Kelly, you unexpectedly came out as queer to a journalist who was doing a set visit on the day that you shot the wedding. Did you always know you were going to come out, or was that a spur-of-the-moment decision? How do you reflect on that decision now?

KMT: I really think, in general, it’s a privilege to be an actor at all, to be a person that makes a living off of thinking about bigger themes in your own life and being able to use that in your art. And when everything lines up and you get to make something and use what you’re dealing with in real life, it’s just so special. But I definitely did not plan to come out at all. It was the day of the Korean wedding, and Vanity Fair was on set that day, and I remember the first question I was asked was, “What are you excited about?” I said, “I’m really excited to tell a queer story as a queer person.” And then I was like, “Oh, God, I don’t know if I want to say that.”

And what was really special about the whole thing—this has never happened to me before, but the journalist was like, “If you don’t want that in there, we don’t have to put that in there.” I had three months to think about it. And over that time, I just remember reflecting on how magical it was to be making a film with people that I loved, celebrating this part of my identity that I had not yet learned to celebrate, if that makes sense. And it just felt really natural to be like, “You know what? I’m not hiding this part of myself. I want to celebrate it.” What a privilege to be able to do that in the context of this movie that I got to make with the best people.

BY: What a chic way to come out. [Laughter.] “I’m excited to tell a queer story as a queer person.” In high school, I was just like, “I like boys!” This was so much better!

los angeles premiere of bleeker street's "the wedding banquet" arrivals
Olivia Wong//Getty Images

All three of you have been the first to accomplish something in predominantly white spaces: Bowen is the first Chinese American on SNL, Lily is the first Native American woman to win a Golden Globe and be nominated for an Oscar, and Kelly is the first Asian American woman to have a major role in a Star Wars film. How have you navigated the pressure and expectation that comes with being “the first”?

LG: I think from my vantage, it is so easy to make Indigenous people a monolith. So I think [about] adopting the position that you’re the first, not the last. You are also, in a lot of ways, not the first; you’re standing on the shoulders of a lot of people that have done a lot of work for you. You’re not representing all—you’re representing yourself—but you do so in a way that tries to bring some important attention to aspects of your community that are absolutely ignored. I think the only way that I personally could have survived any of it—because it’s so much pressure—is to view it truly the way that I was raised. This is not just mine. This is ours; this is a communal thing. And it’s a moment that opens the door for other people and normalizes our presence.
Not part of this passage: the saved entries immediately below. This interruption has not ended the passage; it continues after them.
File: src/rtl/writeback_regfile_if.sv
// Writeback / register-file bundle: issue, operand read ports, ALU writeback, EFLAGS.
// master = upstream pipeline (issue + ALU), slave = writeback_regfile.
`ifndef REG_W
`define REG_W 64
`endif
`ifndef BIT_MODE_W
`define BIT_MODE_W 2
`endif

interface writeback_regfile_if #(
  parameter int REG_ADDR_W = 4
);
  logic                   iss_valid;
  logic                   iss_ready;
  logic [REG_ADDR_W-1:0]  iss_dst;
  logic                   iss_dst_we;

  logic [REG_ADDR_W-1:0]  rs_addr;
  logic [REG_ADDR_W-1:0]  rt_addr;
  logic [`REG_W-1:0]      rs_data;
  logic [`REG_W-1:0]      rt_data;
  logic                   rs_busy;
  logic                   rt_busy;

  logic                   wb_valid;
  logic                   wb_ready;
  logic [REG_ADDR_W-1:0]  wb_dst;
  logic                   wb_we;
  logic [`REG_W-1:0]      wb_data;
  logic [`BIT_MODE_W-1:0] wb_bit_mode;
  logic                   wb_flags_we;
  logic [`REG_W-1:0]      wb_flags;
  logic [`REG_W-1:0]      eflags;

  modport master (
    output iss_valid, iss_dst, iss_dst_we,
    output rs_addr, rt_addr,
    output wb_valid, wb_dst, wb_we, wb_data,
    output wb_bit_mode, wb_flags_we, wb_flags,
    input  iss_ready,
    input  rs_data, rt_data, rs_busy, rt_busy,
    input  wb_ready, eflags
  );

  modport slave (
    input  iss_valid, iss_dst, iss_dst_we,
    input  rs_addr, rt_addr,
    input  wb_valid, wb_dst, wb_we, wb_data,
    input  wb_bit_mode, wb_flags_we, wb_flags,
    output iss_ready,
    output rs_data, rt_data, rs_busy, rt_busy,
    output wb_ready, eflags
  );
endinterface

File: src/rtl/writeback_regfile.sv
// Writeback stage: x86 partial-width GPR commit, EFLAGS, s/t read ports, busy scoreboard.
// Ports: clk, rstn (async low), bus (writeback_regfile_if.slave). Option: WB_BYPASS_EN.
`ifndef REG_W
`define REG_W 64
`endif
`ifndef BIT_MODE_W
`define BIT_MODE_W 2
`endif
`ifndef BIT_MODE_8
`define BIT_MODE_8 2'd0
`endif
`ifndef BIT_MODE_16
`define BIT_MODE_16 2'd1
`endif
`ifndef BIT_MODE_32
`define BIT_MODE_32 2'd2
`endif
`ifndef BIT_MODE_64
`define BIT_MODE_64 2'd3
`endif
`ifndef EFLAGS_CF
`define EFLAGS_CF 0
`endif
`ifndef EFLAGS_PF
`define EFLAGS_PF 2
`endif
`ifndef EFLAGS_ZF
`define EFLAGS_ZF 6
`endif
`ifndef EFLAGS_SF
`define EFLAGS_SF 7
`endif
`ifndef EFLAGS_OF
`define EFLAGS_OF 11
`endif

module writeback_regfile #(
  parameter int                NUM_REGS    = 16,
  parameter int                REG_ADDR_W  = $clog2(NUM_REGS),
  parameter logic [`REG_W-1:0] EFLAGS_INIT = `REG_W'(2)
) (
  input logic                clk,
  input logic                rstn,
  writeback_regfile_if.slave bus
);

  localparam logic [`REG_W-1:0] FLAG_MASK =
    (`REG_W'(1) << `EFLAGS_CF) |
    (`REG_W'(1) << `EFLAGS_PF) |
    (`REG_W'(1) << `EFLAGS_ZF) |
    (`REG_W'(1) << `EFLAGS_SF) |
    (`REG_W'(1) << `EFLAGS_OF);

  logic [`REG_W-1:0]   gpr [NUM_REGS];
  logic [NUM_REGS-1:0] busy_q;
  logic [NUM_REGS-1:0] busy_d;
  logic [`REG_W-1:0]   eflags_q;
  logic                run_q;

  logic                wb_acc;
  logic                iss_acc;
  logic                iss_rdy;
  logic [`REG_W-1:0]   wb_merged;
  logic                rs_hit;
  logic                rt_hit;

  // run_q doubles as the RUN/RESET state: low in reset,
  // high from the first edge after release.
  always_ff @(posedge clk or negedge rstn) begin
    if (!rstn) run_q <= 1'b0;
    else       run_q <= 1'b1;
  end

  assign wb_acc  = bus.wb_valid & run_q;
  assign iss_rdy = run_q &
                   (~busy_q[bus.iss_dst] | ~bus.iss_dst_we);
  assign iss_acc = bus.iss_valid & iss_rdy;

  // 32-bit writes zero-extend; 8/16-bit writes keep the
  // untouched upper part of the old register.
  always_comb begin
    wb_merged = bus.wb_data;
    unique case (1'b1)
      (bus.wb_bit_mode == `BIT_MODE_8):
        wb_merged = {gpr[bus.wb_dst][`REG_W-1:8],
                     bus.wb_data[7:0]};
      (bus.wb_bit_mode == `BIT_MODE_16):
        wb_merged = {gpr[bus.wb_dst][`REG_W-1:16],
                     bus.wb_data[15:0]};
      (bus.wb_bit_mode == `BIT_MODE_32):
        wb_merged = {{(`REG_W-32){1'b0}},
                     bus.wb_data[31:0]};
      (bus.wb_bit_mode == `BIT_MODE_64):
        wb_merged = bus.wb_data;
    endcase
  end

  always_ff @(posedge clk or negedge rstn) begin
    if (!rstn) begin
      for (int i = 0; i < NUM_REGS; i++)
        gpr[i] <= '0;
    end else if (wb_acc & bus.wb_we) begin
      gpr[bus.wb_dst] <= wb_merged;
    end
  end

  always_ff @(posedge clk or negedge rstn) begin
    if (!rstn) begin
      eflags_q <= EFLAGS_INIT;
    end else if (wb_acc & bus.wb_flags_we) begin
      eflags_q <= (eflags_q & ~FLAG_MASK) |
                  (bus.wb_flags & FLAG_MASK);
    end
  end

  // Set after clear: a same-edge issue to the register
  // being retired is the newer producer.
  always_comb begin
    busy_d = busy_q;
    if (wb_acc & bus.wb_we)
      busy_d[bus.wb_dst] = 1'b0;
    if (iss_acc & bus.iss_dst_we)
      busy_d[bus.iss_dst] = 1'b1;
  end

  always_ff @(posedge clk or negedge rstn) begin
    if (!rstn) busy_q <= '0;
    else       busy_q <= busy_d;
  end

`ifdef WB_BYPASS_EN
  assign rs_hit = wb_acc & bus.wb_we &
                  (bus.wb_dst == bus.rs_addr);
  assign rt_hit = wb_acc & bus.wb_we &
                  (bus.wb_dst == bus.rt_addr);
`else
  assign rs_hit = 1'b0;
  assign rt_hit = 1'b0;
`endif

  assign bus.rs_data = rs_hit ? wb_merged
                              : gpr[bus.rs_addr];
  assign bus.rt_data = rt_hit ? wb_merged
                              : gpr[bus.rt_addr];
  assign bus.rs_busy = ~rs_hit & busy_q[bus.rs_addr];
  assign bus.rt_busy = ~rt_hit & busy_q[bus.rt_addr];

  assign bus.iss_ready = iss_rdy;
  assign bus.wb_ready  = run_q;
  assign bus.eflags    = eflags_q;

endmodule

File: src/flat_wrapper.sv
// flat-port wrapper written by rule: the top's interface ports become plain ports
module writeback_regfile_flat 
#(
  parameter int                NUM_REGS    = 16,
  parameter int                REG_ADDR_W  = $clog2(NUM_REGS),
  parameter logic [`REG_W-1:0] EFLAGS_INIT = `REG_W'(2)
)
  (clk, rstn, bus_iss_valid, bus_iss_dst, bus_iss_dst_we, bus_rs_addr, bus_rt_addr, bus_wb_valid, bus_wb_dst, bus_wb_we, bus_wb_data, bus_wb_bit_mode, bus_wb_flags_we, bus_wb_flags, bus_iss_ready, bus_rs_data, bus_rt_data, bus_rs_busy, bus_rt_busy, bus_wb_ready, bus_eflags);
  writeback_regfile_if #(.REG_ADDR_W(REG_ADDR_W)) bus_i ();
  input logic clk;
  input logic rstn;
  input wire logic [$bits(bus_i.iss_valid)-1:0] bus_iss_valid;
  input wire logic [$bits(bus_i.iss_dst)-1:0] bus_iss_dst;
  input wire logic [$bits(bus_i.iss_dst_we)-1:0] bus_iss_dst_we;
  input wire logic [$bits(bus_i.rs_addr)-1:0] bus_rs_addr;
  input wire logic [$bits(bus_i.rt_addr)-1:0] bus_rt_addr;
  input wire logic [$bits(bus_i.wb_valid)-1:0] bus_wb_valid;
  input wire logic [$bits(bus_i.wb_dst)-1:0] bus_wb_dst;
  input wire logic [$bits(bus_i.wb_we)-1:0] bus_wb_we;
  input wire logic [$bits(bus_i.wb_data)-1:0] bus_wb_data;
  input wire logic [$bits(bus_i.wb_bit_mode)-1:0] bus_wb_bit_mode;
  input wire logic [$bits(bus_i.wb_flags_we)-1:0] bus_wb_flags_we;
  input wire logic [$bits(bus_i.wb_flags)-1:0] bus_wb_flags;
  output wire logic [$bits(bus_i.iss_ready)-1:0] bus_iss_ready;
  output wire logic [$bits(bus_i.rs_data)-1:0] bus_rs_data;
  output wire logic [$bits(bus_i.rt_data)-1:0] bus_rt_data;
  output wire logic [$bits(bus_i.rs_busy)-1:0] bus_rs_busy;
  output wire logic [$bits(bus_i.rt_busy)-1:0] bus_rt_busy;
  output wire logic [$bits(bus_i.wb_ready)-1:0] bus_wb_ready;
  output wire logic [$bits(bus_i.eflags)-1:0] bus_eflags;
  assign bus_i.iss_valid = bus_iss_valid;
  assign bus_i.iss_dst = bus_iss_dst;
  assign bus_i.iss_dst_we = bus_iss_dst_we;
  assign bus_i.rs_addr = bus_rs_addr;
  assign bus_i.rt_addr = bus_rt_addr;
  assign bus_i.wb_valid = bus_wb_valid;
  assign bus_i.wb_dst = bus_wb_dst;
  assign bus_i.wb_we = bus_wb_we;
  assign bus_i.wb_data = bus_wb_data;
  assign bus_i.wb_bit_mode = bus_wb_bit_mode;
  assign bus_i.wb_flags_we = bus_wb_flags_we;
  assign bus_i.wb_flags = bus_wb_flags;
  assign bus_iss_ready = bus_i.iss_ready;
  assign bus_rs_data = bus_i.rs_data;
  assign bus_rt_data = bus_i.rt_data;
  assign bus_rs_busy = bus_i.rs_busy;
  assign bus_rt_busy = bus_i.rt_busy;
  assign bus_wb_ready = bus_i.wb_ready;
  assign bus_eflags = bus_i.eflags;
  writeback_regfile #(.NUM_REGS(NUM_REGS), .REG_ADDR_W(REG_ADDR_W), .EFLAGS_INIT(EFLAGS_INIT)) u_core (.clk(clk), .rstn(rstn), .bus(bus_i));
endmodule
File: config.mk
export PLATFORM = sky130hd
export DESIGN_NAME = writeback_regfile_flat
export DESIGN_NICKNAME = d
export VERILOG_FILES = /design/src/rtl/writeback_regfile_if.sv /design/src/rtl/writeback_regfile.sv /design/src/flat_wrapper.sv
export SDC_FILE = /design/constraint.sdc
export NUM_CORES = 2
export LEC_CHECK = 0
export BUFFER_PORTS_ARGS = -buffer_cell sky130_fd_sc_hd__clkbuf_2
export CORE_MARGIN = 2
export CORE_UTILIZATION = 30
export DETAILED_ROUTE_END_ITERATION = 16
export GPL_TIMING_DRIVEN = 0
export HOLD_SLACK_MARGIN = 0.15
export PLACE_DENSITY = 0.53
export SLEW_MARGIN = 0
export SYNTH_ARGS = -nofsm -noshare
export SYNTH_HDL_FRONTEND = slang
export SYNTH_SLANG_ARGS = --single-unit
File: constraint.sdc
create_clock -name clk -period 3.8 [get_ports clk]
set_input_delay 0.76 -clock clk [delete_from_list [all_inputs] [get_ports clk]]
set_output_delay 0.76 -clock clk [all_outputs]
set_load 0.02 [all_outputs]
==> key figures <==
Floorplanning
  – Starting Density: 30.17%
  – CORE AREA: 0.2146 mm^2
  – # rows: 170
  – Die area: 0.2196 mm^2
  – Die Wd: 468.6 um
  – Num ports: 349
  – Die height: 468.6 um

Cells and area
  – Area Overhead vs Synth: 15.26%
  – Share of cells above drive strength 1: 26.97%
  – Most frequent cells in the layout: dfrtp_1, nor2_1, mux4_2, mux2i_1, nand2_1
  – Commonest non-fill, non-tap cell in the layout: dfrtp_1
  – Nets: 6,105
  – Fin util: 34.77%

STA
  – Final Critical Period: 3.842 ns
  – Slew HR: -4.678%
  – Total negative setup slack: -0.1329 ns
  – Final Hold Viols: 0
  – Slew Viols, Final: 22
  – Clk_skew: 0.05091 ns
  – Setup Viol. Count Final: 9
  – Worst Max-Slew Pin Slew: 1.570 ns
  – RSZ-0062 raised after global routing: true
  – Fin crit share: 101.1%
  – Setup WS post-layout: -0.04183 ns
  – Max Fclk: 0.2603 GHz

Setup path
  – WP data required: 3.04 ns
  – FF-to-FF setup slack: 0.41 ns
  – FF-to-FF End: u_core.gpr[914]
  – Slowest cell delay on critical path: 0.60 ns
  – Crit Path Class: primary input to output pin
  – Crit-path max FO: 11
  – Crit path launch type: primary input
  – Register-to-Register Path Depth: 5
  – Family with the most delay on the worst path: multiplexers
  – CP Buf/Inv Count: 4
  – Worst reg2reg path startpoint: u_core.bus.wb_ready
  – CP Cell Sequence: buf_6 -> buf_6 -> buf_4 -> mux4_2 -> mux4_2 -> clkbuf_2
  – Crit end category: output pin
  – Worst path arrival time: 3.08 ns
  – Worst path slowest cell: mux4_2

Routing
  – Drt drc: 0
  – Initial DRC Count: 7,263
  – ANT nets after route: 0
  – DR pass1 iterations: 7
  – Routed length per instance: 33.18 um
  – Via-to-Cell Ratio: 6.187
  – WL final: 295,300 um
  – DR vias: 55.06k

Power and ir drop
  – P per Cell Area: 504.7 mW/mm^2
  – Max rail drop VDD: 0.0003915 V
  – Power consumption: 37,660 uW
  – Leakage power: 0.03094 uW

Clocking
  – CTS tree: built
  – Setup bufs post-CTS: 0
  – Clock-pin slew on the worst setup and hold paths: 0.06 ns
  – Clk_lat worst skew: 0.81 ns
  – Clock tree buffer depth: 3
  – H-tree Lvls: 3
  – TritonCTS buffer count: 118
  – Sink Count: 1,046
  – Root Driver: clkbuf_16

Status
  – Status: finished with violations
  – Failing checks: max-capacitance violations, max-slew violations, negative setup slack

Synth
  – Area leader, netlist: dfrtp_1
  – Sequential-to-total area share from yosys stat: 40.43%
  – Post-synthesis instance total: 5,548
  – Yosys reg bits: 1,046
  – Post-synth EDFFs: 0
  – Async set-reset flop share out of synthesis: 100.0%
  – Top cell type's share of synthesized area: 40.43%
  – Synth warn: 0
  – Primary FF master, synth: dfrtp_1
  – Post-synth cell types: 64
  – Post-Syn Area: 0.06475 mm^2
  – Syn_area_per_cell: 11.67 um^2
  – Area contributors post-synth: dfrtp_1, mux4_2, mux2i_1, a31oi_1, nor2_1

Hold path
  – Hold Crit Start: bus_wb_flags[6]
  – Hold Path Cell Cnt: 2
  – Min-Delay Path Class: primary input to register
  – WHS Endpoint: u_core.bus.eflags[6]

Global route
  – Antenna violations before repair: 23
  – Largest net degree at the start of global routing: 111
  – Vias in the first global route: 53.51k
  – Grt total ovfl: 0
  – First-pass GRT wire length: 413,500 um
  – Gr usage total: 26.42%

Placement
  – Placer Congestion: 0.9311
  – Port buffer count: 212
  – Dpl hpwl: 209,000 um

Job
  – Max-cap violations: 2
-- registers in the layout, indices dropped and copies added (netlist names) --
name                 cells
u_core.bus.wb_ready      1
u_core.gpr            1024
u_core.bus.eflags        5
u_core.busy_q           16
-- per-layer routing --
layer / wire length (um) / global-route usage (%) / up-vias
li1: - / - / 21850
met3: 36770 / 8.923 / 803
met5: 55 / 0 / -
met1: 114200 / 34.89 / 28570
met4: 18330 / 14.70 / 8
met2: 125900 / 37.85 / 3829
-- Yosys cell counts, types with 10 or more instances --
master	n
dfrtp_1	1046
o22ai_1	51
a21oi_1	383
mux2i_1	652
nand3_1	12
o21ai_1	10
nand2_1	511
a22oi_1	32
mux4_2	676
nand2b_1	22
buf_1	30
o21ai_0	12
nor2_1	687
clkbuf_1	284
nor3_1	21
o21ai_2	11
buf_2	112
buf_6	34
nand3_2	33
a31oi_1	496
a221oi_1	19
o31ai_1	80
a21oi_2	26
buf_4	160
mux2_2	53
-- area by class of cell --
cell class              instances  area, um^2
fillers                     21330      140000
multi-input cells            3924       35270
flip-flops and latches       1046       26180
plain buffers                 633        3940
well taps                    2838        3551
clock buffers                 163        3393
repair buffers                226        1425
clock inverters                53       828.3
diodes                         13       32.53
inverters                       3       11.26
-- worst max-delay path by stage --
stage	start	end	slack, ns	depth (start not counted)
global placement	rstn	u_core.gpr[646]	-25.00	1
finish	bus_rt_addr[0]	bus_rt_data[29]	-0.04	6
CTS	bus_rs_addr[0]	bus_rs_data[29]	-0.003	6
floorplan	bus_rs_addr[1]	bus_rs_busy	0.57	5
detailed placement	bus_rs_addr[1]	bus_rs_data[63]	-1.89	6
global route	bus_rt_addr[0]	bus_rt_data[22]	0.001	6
-- where the power goes --
group	switching [uW]	leakage, uW	internal (uW)	total [uW]
clock	5310	0.00207	7520	12800
sequential	2020	0.0136	13100	15100
combinational	5140	0.0153	4560	9700
-- through the flow --
stage | area, um^2 | hold slack, ns | instances | setup WS [ns]
finish | 74630 | 0.2293 | 8899 | -0.04183
global route | 74610 | 0.2078 | 8891 | 0.001429
CTS | 74530 | 0.1846 | 8885 | -0.003190
detailed placement | 69890 | 0.4769 | 8667 | -1.887
global placement | 69580 | 0.4753 | 8656 | -25.00
floorplan | 64960 | 0.4575 | 5606 | 0.5707
-- kinds of logic (layout without fill, tap and decap cells) --
group	after synthesis	in the layout	share of synthesized area, %
flip-flops	1046	1046	40.43
multiplexers	1386	1386	34.72
other	2	73	0.01160
AO/OA/AOI/OAI	1140	1140	10.79
AND/OR/NAND/NOR	1338	1338	8.626
buffers and inverters	636	1078	5.432
-- timing repair --
action                     in CTS  in global routing
resized for setup             165                 17
setup endpoints to repair     130                 34
hold endpoints to repair       54                  0
hold buffers                    2                  0
(Power assumes the default switching activity.)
Like any other major resource in the world, be it tangible or not, it’s not to be hoarded. It’s to be distributed.

BY: What’s so nice is that I was for a moment caught up in the tracking of it, right? You can get really granular about this, and I’ve written about this in sketches, and it’s so fun to lampoon, but I feel like it’s especially meaningful on a project like this, where it is not incidental that these are Indigenous and Asian characters, that they’re queer characters. It’s tied to these institutional things that either are in opposition to those identities or are things that help get you to where you want to be in life. I know that sounds a little vague, but for Lee to be Duwamish, for Min to be Korean, for Angela to be Chinese, for Kendall to be nonbinary—these are all incredibly important narrative things that also are some reflection for the audience. So it’s really, really nice with how it’s pulled off in the film. It’s pretty elegant and not super obvious.

LG: Our experience as human beings is always inextricably influenced by what our culture is, and our human experience as characters in this story was very heavily informed by who we are as people, by who we are because of our communities. But it wasn’t like a parade of that. It was not even trying to be an identity piece. It was a situational comedy and just accepted who each character was.

This interview has been edited and condensed.